===== src/sinc3_pkg.sv =====
// Constants and types shared by the sinc-cubed decimator and its sample path.
// Assumes a single clock domain on pclk and an APB register slave.
//
// Overview of operation
// - Six parallel channels, each with own filter
// - One modulator bit per eight device clocks
// - Decimate by 32 to 15-bit result
// - Three integrators, three combs, delay 32
// - Sample words use two's complement
// - Data mode: shift left, LSB zero
// - Data mode: at or above full scale output 7fff
// - Mixed mode: 15 bits, MSB flags data
// - Three-bit gain code in registers D-F
// - Register C bit 7 selects high reference
// - Register C bit 6 enables reference output
// - Output sample updates at sample rate
// - Device clock from programmable master divider
// - Register bit 7 is MSB, 0 LSB
// - Mixed mode when mode bits 0,1 set
// - Reset clears registers and filter state
package sinc3_pkg;
	////////////////////////////////////////////////////////////////////////////
	// Dimensions
	localparam int unsigned N_CHAN   = 6;   // Converter channels
	localparam int unsigned ACC_W    = 18;  // Integrator width, holds +/-32768
	localparam int unsigned FIFO_DEP = 32;  // Sample buffer depth
	localparam int unsigned MOD_DIV  = 8;   // Device clocks per modulator bit
	localparam int unsigned DEC_RATE = 32;  // Modulator bits per output word

	////////////////////////////////////////////////////////////////////////////
	// Register byte offsets on APB
	localparam logic [7:0] OFS_PORT_MODE = 8'h00; // Port mode, bits 0 and 1
	localparam logic [7:0] OFS_CLK_CTRL  = 8'h04; // Master divider in bits 6:4
	localparam logic [7:0] OFS_REF_CTRL  = 8'h08; // Reference control
	localparam logic [7:0] OFS_GAIN_D    = 8'h0c; // Gains of channels 0 and 1
	localparam logic [7:0] OFS_GAIN_E    = 8'h10; // Gains of channels 2 and 3
	localparam logic [7:0] OFS_GAIN_F    = 8'h14; // Gains of channels 4 and 5
	localparam logic [7:0] OFS_STATUS    = 8'h18; // Fill level and overrun
	localparam logic [7:0] OFS_SAMPLE    = 8'h1c; // Pops one sample word

	////////////////////////////////////////////////////////////////////////////
	// Field positions and reset values
	localparam int unsigned BIT_DATA_MODE  = 0;
	localparam int unsigned BIT_MIXED_MODE = 1;
	localparam int unsigned BIT_REF_HIGH   = 7;
	localparam int unsigned BIT_REF_OUT_EN = 6;
	localparam int unsigned POS_DIV_FIELD  = 4;
	localparam int unsigned POS_GAIN_HI    = 4;  // Odd channel gain position
	localparam int unsigned BIT_OVERRUN    = 8;  // Status overrun, write 1 clears
	localparam logic [7:0]  CTRL_RESET     = 8'h00;

	////////////////////////////////////////////////////////////////////////////
	// Output coding
	localparam logic signed [14:0] POS_FULL = 15'sh3fff;
	localparam logic signed [15:0] WORD_SAT = 16'sh7fff;

	// One buffered sample: channel number and coded word
	typedef struct packed {
		logic [2:0]  chan;
		logic [15:0] word;
	} sample_t;
	localparam int unsigned SAMPLE_W = $bits(sample_t);
endpackage


===== src/sinc3_decimator_output_coder.sv =====
// Sinc-cubed decimators for six channels, output coder, sample FIFO, APB registers.
// Assumes pclk is the pin master clock and the modulator bits arrive asynchronously.
`timescale 1ns/1ps
`default_nettype none

////////////////////////////////////////////////////////////////////////////////
// Synchronous FIFO, flip-flop storage, valid/ready on both sides
module sample_fifo #(
	parameter int unsigned WIDTH = 19,
	parameter int unsigned DEPTH = 32
) (
	input  wire logic             pclk,
	input  wire logic             presetn,
	input  wire logic             in_valid,
	output logic                  in_ready,
	input  wire logic [WIDTH-1:0] in_data,
	output logic                  out_valid,
	input  wire logic             out_ready,
	output logic [WIDTH-1:0]      out_data,
	output logic [$clog2(DEPTH):0] level
);
	localparam int unsigned AW = $clog2(DEPTH);
	logic [WIDTH-1:0] mem [DEPTH];   // Storage
	logic [AW-1:0]    wr_ptr;        // Write index
	logic [AW-1:0]    rd_ptr;        // Read index
	logic             push;
	logic             pop;

	assign in_ready  = (level != DEPTH[AW:0]);  // Honest full
	assign out_valid = (level != '0);          // Honest empty
	assign out_data  = mem[rd_ptr];
	assign push      = in_valid && in_ready;
	assign pop       = out_valid && out_ready;

	// Storage write, no reset needed on data
	always_ff @(posedge pclk) begin
		if (push) begin
			mem[wr_ptr] <= in_data;
		end
	end

	// Pointers and fill level
	always_ff @(posedge pclk or negedge presetn) begin
		if (!presetn) begin
			wr_ptr <= '0;
			rd_ptr <= '0;
			level  <= '0;
		end else begin
			if (push) begin
				wr_ptr <= wr_ptr + 1'b1;
			end
			if (pop) begin
				rd_ptr <= rd_ptr + 1'b1;
			end
			if (push && !pop) begin
				level <= level + 1'b1;
			end else if (pop && !push) begin
				level <= level - 1'b1;
			end
		end
	end
endmodule

////////////////////////////////////////////////////////////////////////////////
// Top: decimators, coder, buffer and register slave
module sinc3_decimator_output_coder (
	input  wire logic        pclk,
	input  wire logic        presetn,
	input  wire logic        psel,
	input  wire logic        penable,
	input  wire logic        pwrite,
	input  wire logic [7:0]  paddr,
	input  wire logic [31:0] pwdata,
	output logic [31:0]      prdata,
	output logic             pready,
	output logic             pslverr,
	input  wire logic [5:0]  mod_bits,
	output logic [17:0]      gain_code,
	output logic             ref_high_level_select,
	output logic             ref_output_enable,
	output logic             mixed_mode,
	output logic             sample_tick
);
	////////////////////////////////////////////////////////////////////////////
	// Declarations
	logic [7:0]  port_mode_reg;        // Port mode bits
	logic [7:0]  clk_ctrl;             // Master divider code
	logic [7:0]  ref_ctrl;             // Reference control bits
	logic [7:0]  gain_reg [3];         // Gain registers D, E, F
	logic        overrun;              // Sticky: sample dropped
	logic [5:0]  mod_meta;             // First synchroniser stage
	logic [5:0]  mod_sync;             // Second stage, safe to read
	logic [2:0]  div_cnt;              // Master divider count
	logic [2:0]  div_max;              // Terminal count from code
	logic        device_master_clock_en;             // Device master clock enable
	logic [2:0]  mod_cnt;              // Device clocks per modulator bit
	logic        mod_en;               // Modulator bit strobe
	logic [4:0]  dec_cnt;              // Bits per decimated word
	logic        dec_en;               // Decimated word strobe
	logic [15:0] word [sinc3_pkg::N_CHAN];   // Coded word per channel
	logic [15:0] hold [sinc3_pkg::N_CHAN];   // Held until buffered
	logic [5:0]  pend;                 // Channel holds an unbuffered word
	logic [2:0]  pick;                 // Lowest pending channel
	logic        pick_ok;              // Some channel pending
	logic        fifo_in_ready;
	logic        fifo_out_valid;
	logic        fifo_pop;
	sinc3_pkg::sample_t fifo_in;
	sinc3_pkg::sample_t fifo_out;
	logic [5:0]  fifo_level;
	logic        setup_done;           // Access phase awaiting answer
	logic        complete;             // Access completes at this edge
	logic [31:0] next_prdata;
	logic        next_slverr;

	////////////////////////////////////////////////////////////////////////////
	// Modulator bit synchroniser; first stage feeds only the second
	always_ff @(posedge pclk or negedge presetn) begin
		if (!presetn) begin
			mod_meta <= '0;
			mod_sync <= '0;
		end else begin
			mod_meta <= mod_bits;
			mod_sync <= mod_meta;
		end
	end

	////////////////////////////////////////////////////////////////////////////
	// Master clock divider, codes 0..4 give /1../5, others /1
	always_comb begin
		case (clk_ctrl[sinc3_pkg::POS_DIV_FIELD +: 3])
			3'h1:    div_max = 3'h1;
			3'h2:    div_max = 3'h2;
			3'h3:    div_max = 3'h3;
			3'h4:    div_max = 3'h4;
			default: div_max = 3'h0;
		endcase
	end

	// Device clock enable from pin clock
	always_ff @(posedge pclk or negedge presetn) begin
		if (!presetn) begin
			div_cnt  <= '0;
			device_master_clock_en <= 1'b0;
		end else if (div_cnt >= div_max) begin
			div_cnt  <= '0;
			device_master_clock_en <= 1'b1;
		end else begin
			div_cnt  <= div_cnt + 1'b1;
			device_master_clock_en <= 1'b0;
		end
	end

	// One modulator bit every eight device clocks
	always_ff @(posedge pclk or negedge presetn) begin
		if (!presetn) begin
			mod_cnt <= '0;
			mod_en  <= 1'b0;
		end else begin
			mod_en <= 1'b0;
			if (device_master_clock_en) begin
				mod_cnt <= mod_cnt + 1'b1;
				mod_en  <= (mod_cnt == 3'(sinc3_pkg::MOD_DIV - 1));
			end
		end
	end

	// Word strobe once per 32 modulator bits, i.e. device clock/256
	always_ff @(posedge pclk or negedge presetn) begin
		if (!presetn) begin
			dec_cnt <= '0;
		end else if (mod_en) begin
			dec_cnt <= dec_cnt + 1'b1;
		end
	end
	assign dec_en = mod_en && (dec_cnt == 5'(sinc3_pkg::DEC_RATE - 1));

	////////////////////////////////////////////////////////////////////////////
	// Per-channel sinc-cubed filter and coder
	for (genvar ch = 0; ch < sinc3_pkg::N_CHAN; ch++) begin : g_chan
		logic signed [sinc3_pkg::ACC_W-1:0] in_val;     // +1 or -1
		logic signed [sinc3_pkg::ACC_W-1:0] int1, int2, int3;
		logic signed [sinc3_pkg::ACC_W-1:0] dly1, dly2, dly3;
		logic signed [sinc3_pkg::ACC_W-1:0] cmb1, cmb2, cmb3;
		logic signed [sinc3_pkg::ACC_W-2:0] half;       // Accumulator over two
		logic signed [14:0] res15;                      // Clipped result
		logic               at_full;

		assign in_val = mod_sync[ch] ? (sinc3_pkg::ACC_W)'(1) : '1;

		// Integrators wrap freely; 18 bits hold the full 32768 swing
		always_ff @(posedge pclk or negedge presetn) begin
			if (!presetn) begin
				int1 <= '0;
				int2 <= '0;
				int3 <= '0;
			end else if (mod_en) begin
				int1 <= int1 + in_val;
				int2 <= int2 + int1;
				int3 <= int3 + int2;
			end
		end

		// Combs at output rate: delay 1 there is delay 32 at the input
		assign cmb1 = int3 - dly1;
		assign cmb2 = cmb1 - dly2;
		assign cmb3 = cmb2 - dly3;

		always_ff @(posedge pclk or negedge presetn) begin
			if (!presetn) begin
				dly1 <= '0;
				dly2 <= '0;
				dly3 <= '0;
			end else if (dec_en) begin
				dly1 <= int3;
				dly2 <= cmb1;
				dly3 <= cmb2;
			end
		end

		// Scale by half and clip the top code
		assign half    = cmb3[sinc3_pkg::ACC_W-1:1];
		assign at_full = (half >= 17'(sinc3_pkg::POS_FULL));
		assign res15   = at_full ? sinc3_pkg::POS_FULL : half[14:0];

		// Mixed mode keeps 15 bits, flag 0 marks data
		always_comb begin
			if (port_mode_reg[sinc3_pkg::BIT_DATA_MODE]
			    && port_mode_reg[sinc3_pkg::BIT_MIXED_MODE]) begin
				word[ch] = {1'b0, res15};
			end else if (at_full) begin
				word[ch] = sinc3_pkg::WORD_SAT;
			end else begin
				word[ch] = {res15, 1'b0};
			end
		end
	end

	////////////////////////////////////////////////////////////////////////////
	// Lowest pending channel goes to the buffer first
	always_comb begin
		pick    = '0;
		pick_ok = 1'b0;
		for (int i = sinc3_pkg::N_CHAN - 1; i >= 0; i--) begin
			if (pend[i]) begin
				pick    = 3'(i);
				pick_ok = 1'b1;
			end
		end
	end

	// Hold registers: new words land here; an unbuffered one is overwritten
	always_ff @(posedge pclk or negedge presetn) begin
		if (!presetn) begin
			pend <= '0;
			for (int i = 0; i < sinc3_pkg::N_CHAN; i++) begin
				hold[i] <= '0;
			end
		end else if (dec_en) begin
			pend <= '1;
			for (int i = 0; i < sinc3_pkg::N_CHAN; i++) begin
				hold[i] <= word[i];
			end
		end else if (pick_ok && fifo_in_ready) begin
			pend[pick] <= 1'b0;
		end
	end

	assign fifo_in.chan = pick;
	assign fifo_in.word = hold[pick];

	// Buffer stalls the hold drain when full, so back-pressure is real
	sample_fifo #(
		.WIDTH (sinc3_pkg::SAMPLE_W),
		.DEPTH (sinc3_pkg::FIFO_DEP)
	) u_fifo (
		.pclk      (pclk),
		.presetn   (presetn),
		.in_valid  (pick_ok && !dec_en),
		.in_ready  (fifo_in_ready),
		.in_data   (fifo_in),
		.out_valid (fifo_out_valid),
		.out_ready (fifo_pop),
		.out_data  (fifo_out),
		.level     (fifo_level)
	);

	////////////////////////////////////////////////////////////////////////////
	// APB timing: one wait state, answer registered
	assign setup_done = psel && penable && !pready;
	assign complete   = psel && penable && pready;
	// Pop on the edge that registers the read answer, so a word that lands
	// during the wait state is never popped unreported
	assign fifo_pop   = setup_done && !pwrite && (paddr == sinc3_pkg::OFS_SAMPLE);

	// Read mux, unmapped reads give zero and an error
	always_comb begin
		next_prdata = '0;
		next_slverr = 1'b0;
		case (paddr)
			sinc3_pkg::OFS_PORT_MODE: next_prdata = {24'h0, port_mode_reg};
			sinc3_pkg::OFS_CLK_CTRL:  next_prdata = {24'h0, clk_ctrl};
			sinc3_pkg::OFS_REF_CTRL:  next_prdata = {24'h0, ref_ctrl};
			sinc3_pkg::OFS_GAIN_D:    next_prdata = {24'h0, gain_reg[0]};
			sinc3_pkg::OFS_GAIN_E:    next_prdata = {24'h0, gain_reg[1]};
			sinc3_pkg::OFS_GAIN_F:    next_prdata = {24'h0, gain_reg[2]};
			sinc3_pkg::OFS_STATUS:    next_prdata = {23'h0, overrun, 2'h0, fifo_level};
			sinc3_pkg::OFS_SAMPLE:    next_prdata = {12'h0, fifo_out_valid, fifo_out};
			default:                  next_slverr = 1'b1;
		endcase
	end

	// Answer flops
	always_ff @(posedge pclk or negedge presetn) begin
		if (!presetn) begin
			pready  <= 1'b0;
			prdata  <= '0;
			pslverr <= 1'b0;
		end else begin
			pready  <= setup_done;
			pslverr <= setup_done && next_slverr;
			if (setup_done && !pwrite) begin
				prdata <= next_prdata;
			end
		end
	end

	// Register writes, all cleared by reset
	always_ff @(posedge pclk or negedge presetn) begin
		if (!presetn) begin
			port_mode_reg <= sinc3_pkg::CTRL_RESET;
			clk_ctrl      <= sinc3_pkg::CTRL_RESET;
			ref_ctrl      <= sinc3_pkg::CTRL_RESET;
			for (int i = 0; i < 3; i++) begin
				gain_reg[i] <= sinc3_pkg::CTRL_RESET;
			end
		end else if (complete && pwrite) begin
			case (paddr)
				sinc3_pkg::OFS_PORT_MODE: port_mode_reg <= pwdata[7:0];
				sinc3_pkg::OFS_CLK_CTRL:  clk_ctrl      <= pwdata[7:0];
				sinc3_pkg::OFS_REF_CTRL:  ref_ctrl      <= pwdata[7:0];
				sinc3_pkg::OFS_GAIN_D:    gain_reg[0]   <= pwdata[7:0];
				sinc3_pkg::OFS_GAIN_E:    gain_reg[1]   <= pwdata[7:0];
				sinc3_pkg::OFS_GAIN_F:    gain_reg[2]   <= pwdata[7:0];
				default:                  ;
			endcase
		end
	end

	// Overrun: set when a word is replaced unbuffered; set beats clear
	always_ff @(posedge pclk or negedge presetn) begin
		if (!presetn) begin
			overrun <= 1'b0;
		end else if (dec_en && (pend != '0)) begin
			overrun <= 1'b1;
		end else if (complete && pwrite && (paddr == sinc3_pkg::OFS_STATUS)
		             && pwdata[sinc3_pkg::BIT_OVERRUN]) begin
			overrun <= 1'b0;
		end
	end

	////////////////////////////////////////////////////////////////////////////
	// Decoded control outputs, all registered
	always_ff @(posedge pclk or negedge presetn) begin
		if (!presetn) begin
			gain_code             <= '0;
			ref_high_level_select <= 1'b0;
			ref_output_enable     <= 1'b0;
			mixed_mode            <= 1'b0;
			sample_tick           <= 1'b0;
		end else begin
			for (int i = 0; i < 3; i++) begin
				gain_code[6*i +: 3]     <= gain_reg[i][2:0];
				gain_code[6*i + 3 +: 3] <= gain_reg[i][sinc3_pkg::POS_GAIN_HI +: 3];
			end
			ref_high_level_select <= ref_ctrl[sinc3_pkg::BIT_REF_HIGH];
			ref_output_enable     <= ref_ctrl[sinc3_pkg::BIT_REF_OUT_EN];
			mixed_mode            <= port_mode_reg[sinc3_pkg::BIT_DATA_MODE]
			                         && port_mode_reg[sinc3_pkg::BIT_MIXED_MODE];
			sample_tick           <= dec_en;
		end
	end
endmodule

`default_nettype wire


===== config.mk =====
export PLATFORM = sky130hd
export DESIGN_NAME = sinc3_decimator_output_coder
export DESIGN_NICKNAME = d
export VERILOG_FILES = /design/src/sinc3_pkg.sv /design/src/sinc3_decimator_output_coder.sv
export SDC_FILE = /design/constraint.sdc
export NUM_CORES = 2
export LEC_CHECK = 0
export ABC_CLOCK_PERIOD_IN_PS = 8550
export BUFFER_PORTS_ARGS = -buffer_cell sky130_fd_sc_hd__buf_2
export CORE_ASPECT_RATIO = 0.9
export CORE_UTILIZATION = 32
export CTS_CLUSTER_DIAMETER = 150
export DETAILED_ROUTE_END_ITERATION = 8
export RECOVER_POWER = 25
export SLEW_MARGIN = 20
export SYNTH_ARGS = -nofsm -noshare
export SYNTH_HDL_FRONTEND = slang
export SYNTH_SLANG_ARGS = --single-unit
export TNS_END_PERCENT = 100

===== constraint.sdc =====
create_clock -name pclk -period 8.55 [get_ports pclk]
set_clock_uncertainty 0.15 [all_clocks]
set_input_delay 0.4275 -clock pclk [delete_from_list [all_inputs] [get_ports pclk]]
set_output_delay 0.4275 -clock pclk [all_outputs]
set_load 0.01 [all_outputs]

==> results by group <==
Outcome
  • Status: complete, but fails checks
  • Failing checks: capacitance limit, slew limit

Global routing
  • All-Layer GR Usage: between 10% and 20%
  • First-pass GRT wire length: 293000 um
  • Number of antenna violations at the first check in global routing: 1
  • Grt ovf: 0
  • Largest net degree at the start of global routing: 155
  • Vias in the first global route: around 55000

Yosys
  • Mean Syn Cell Area: 11.2 um2
  • Synth top cells by count: 884 x dfrtp_1, 630 x nand2_1, 618 x ha_1
  • Top_reg_cell synth: dfrtp_1
  • Yosys warnings: 0
  • Flops & latches, synth: 1492
  • Cell taking the most area after synthesis: dfrtp_1
  • Synth Cell Area: 83800 um2
  • Post-synth top area share: 26.4%
  • Most frequent cell after synthesis: dfrtp_1
  • Post-synth cell types: between 80 and 90
  • Cells after Synth: 7469
  • Async SR Flop Fraction: 59.2%
  • EDFF count, synth: 608
  • Seq/Total Area, Yosys: 48.2%
  • Synth top area cells: dfrtp_1 26%, edfxtp_1 22%, ha_1 9.2%

Clocking
  • Root buffer cell: clkbuf_16
  • Cts bufs inserted: about 160
  • Post-CTS Hold Buffers: 23
  • # clock sinks: 1492
  • Clock Latency Late Sink: 0.82 ns
  • H-tree depth: 4
  • Post-CTS Resized: 0
  • TritonCTS clock tree: done
  • Bufs on Longest Clock Path: 3
  • Clock transition at path regs: 0.07 ns
  • Post-CTS setup buffers: 0

Worst setup path
  • CP delay by family, top: compound AO/OA/AOI/OAI gates
  • CP Data Arrival Time: slightly above 7 ns
  • Critical Path Source Type: flop
  • Most common cell on crit path: nor2_1
  • Crit path buffers/inverters: 2
  • CP max FO: 14
  • Slowest cell delay on critical path: 0.76 ns
  • Worst EP required: 9.03 ns
  • Crit. End Element: flop
  • Slowest-stage cell, CP: nor2_1
  • Crit path kind: reg2reg

Floorplan
  • Row cnt: 177
  • Die area: 264000 um2
  • Initial Utilization: 32.3%
  • Die width: 542 um
  • Core area: 260000 um2
  • I/O pin count: 107
  • Die Height: 488 um

STA
  • Unrepaired setup endpoints after global routing: no
  • Final worst-path cycle share: 79.4%
  • Max Freq: 147 MHz
  • Setup TNS: 0 ns
  • Final min period: 6.79 ns
  • Final hold vios: 0
  • Slew of the pin with the lowest slew margin: 5.91 ns
  • Worst relative slew slack: -294%
  • # setup viols final: 0
  • Pins over their slew limit: around 320

Final layout
  • Fillers: 25100
  • Final cell utilization of the core: 36.3%
  • FF/Latch Area: about 40000 um2
  • Layout Nets: between 8000 and 9000
  • Share of cells above drive strength 1: 12.4%
  • Largest Register: u_fifo.mem
  • Area of the multi-input gates: about 40000 um2
  • N_diodes: 0
  • Area grow syn2layout: 12.5%
  • Max FFs per register: 608

Route
  • DR pass1 iterations: 7
  • Vias: 55600
  • Wire length per cell: approximately 16 um
  • DRC violations left: 0
  • DR iter-0 viols: 3356
  • Via density per instance: about 5.0
  • Post-route ant nets: 0
  • WL final: around 180000 um

Min path
  • Hold Crit Class: in2reg

Placement
  • Gpl congestion: 0.832
  • Port-buffer cells: about 70
  • DP HPWL: 118000 um

Run
  • Maximum Capacitance Violations: 6
[layout make-up]
class	instances	share of cell area (%)
Clock inverter	72	1.14
Clock buffer	219	4.77
Multi-Input combinational cell	5288	43.6
Tap cell	3490	4.63
Sequential cell	1492	42.8
Inverter	465	1.86
Timing Repair Buffer	159	1.15
[cell usage in the layout (no fill, tap or decap), drive strengths merged, types with 87 or more instances in the layout]
cell type  count
xnor2        427
o21ai        603
mux2         320
inv          471
a21oi        459
ha           618
clkbuf       268
nand2        631
nor3         122
nor2b        131
xor2         112
edfxtp       608
a21o         158
o21a          99
mux4         190
buf           87
dfrtp        884
nor2         461
[cell families (layout without fill, tap and decap cells)]
logic type,after synthesis,count (layout),synth area share (%)
AO/OA/AOI/OAI,1775,1775,13.1
XOR/XNOR,543,543,5.74
adder cells (fa/ha/maj),655,655,10.1
buffers and inverters,700,915,3.20
flip-flops,1492,1492,48.2
multiplexers,596,596,10.4
other,1,12,0.00447
AND/OR/NAND/NOR,1707,1707,9.30
[layer usage]
layer | global-route usage [%] | part of all wire (%)
met4 | 2.54 | 1.5
met3 | 2.35 | 4.7
met1 | 19.0 | 49
met5 | 0 | 0
met2 | 21.5 | 45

|---|

▶ TASK OBJECTIVE: Set down, unchanged, only those lines above that fall between the line with "package sinc3_pkg;" and the line with "localparam logic [7:0] OFS_SAMPLE", the two end lines included.

▶ SOLUTION:
package sinc3_pkg;
	////////////////////////////////////////////////////////////////////////////
	// Dimensions
	localparam int unsigned N_CHAN   = 6;   // Converter channels
	localparam int unsigned ACC_W    = 18;  // Integrator width, holds +/-32768
	localparam int unsigned FIFO_DEP = 32;  // Sample buffer depth
	localparam int unsigned MOD_DIV  = 8;   // Device clocks per modulator bit
	localparam int unsigned DEC_RATE = 32;  // Modulator bits per output word

	////////////////////////////////////////////////////////////////////////////
	// Register byte offsets on APB
	localparam logic [7:0] OFS_PORT_MODE = 8'h00; // Port mode, bits 0 and 1
	localparam logic [7:0] OFS_CLK_CTRL  = 8'h04; // Master divider in bits 6:4
	localparam logic [7:0] OFS_REF_CTRL  = 8'h08; // Reference control
	localparam logic [7:0] OFS_GAIN_D    = 8'h0c; // Gains of channels 0 and 1
	localparam logic [7:0] OFS_GAIN_E    = 8'h10; // Gains of channels 2 and 3
	localparam logic [7:0] OFS_GAIN_F    = 8'h14; // Gains of channels 4 and 5
	localparam logic [7:0] OFS_STATUS    = 8'h18; // Fill level and overrun
	localparam logic [7:0] OFS_SAMPLE    = 8'h1c; // Pops one sample word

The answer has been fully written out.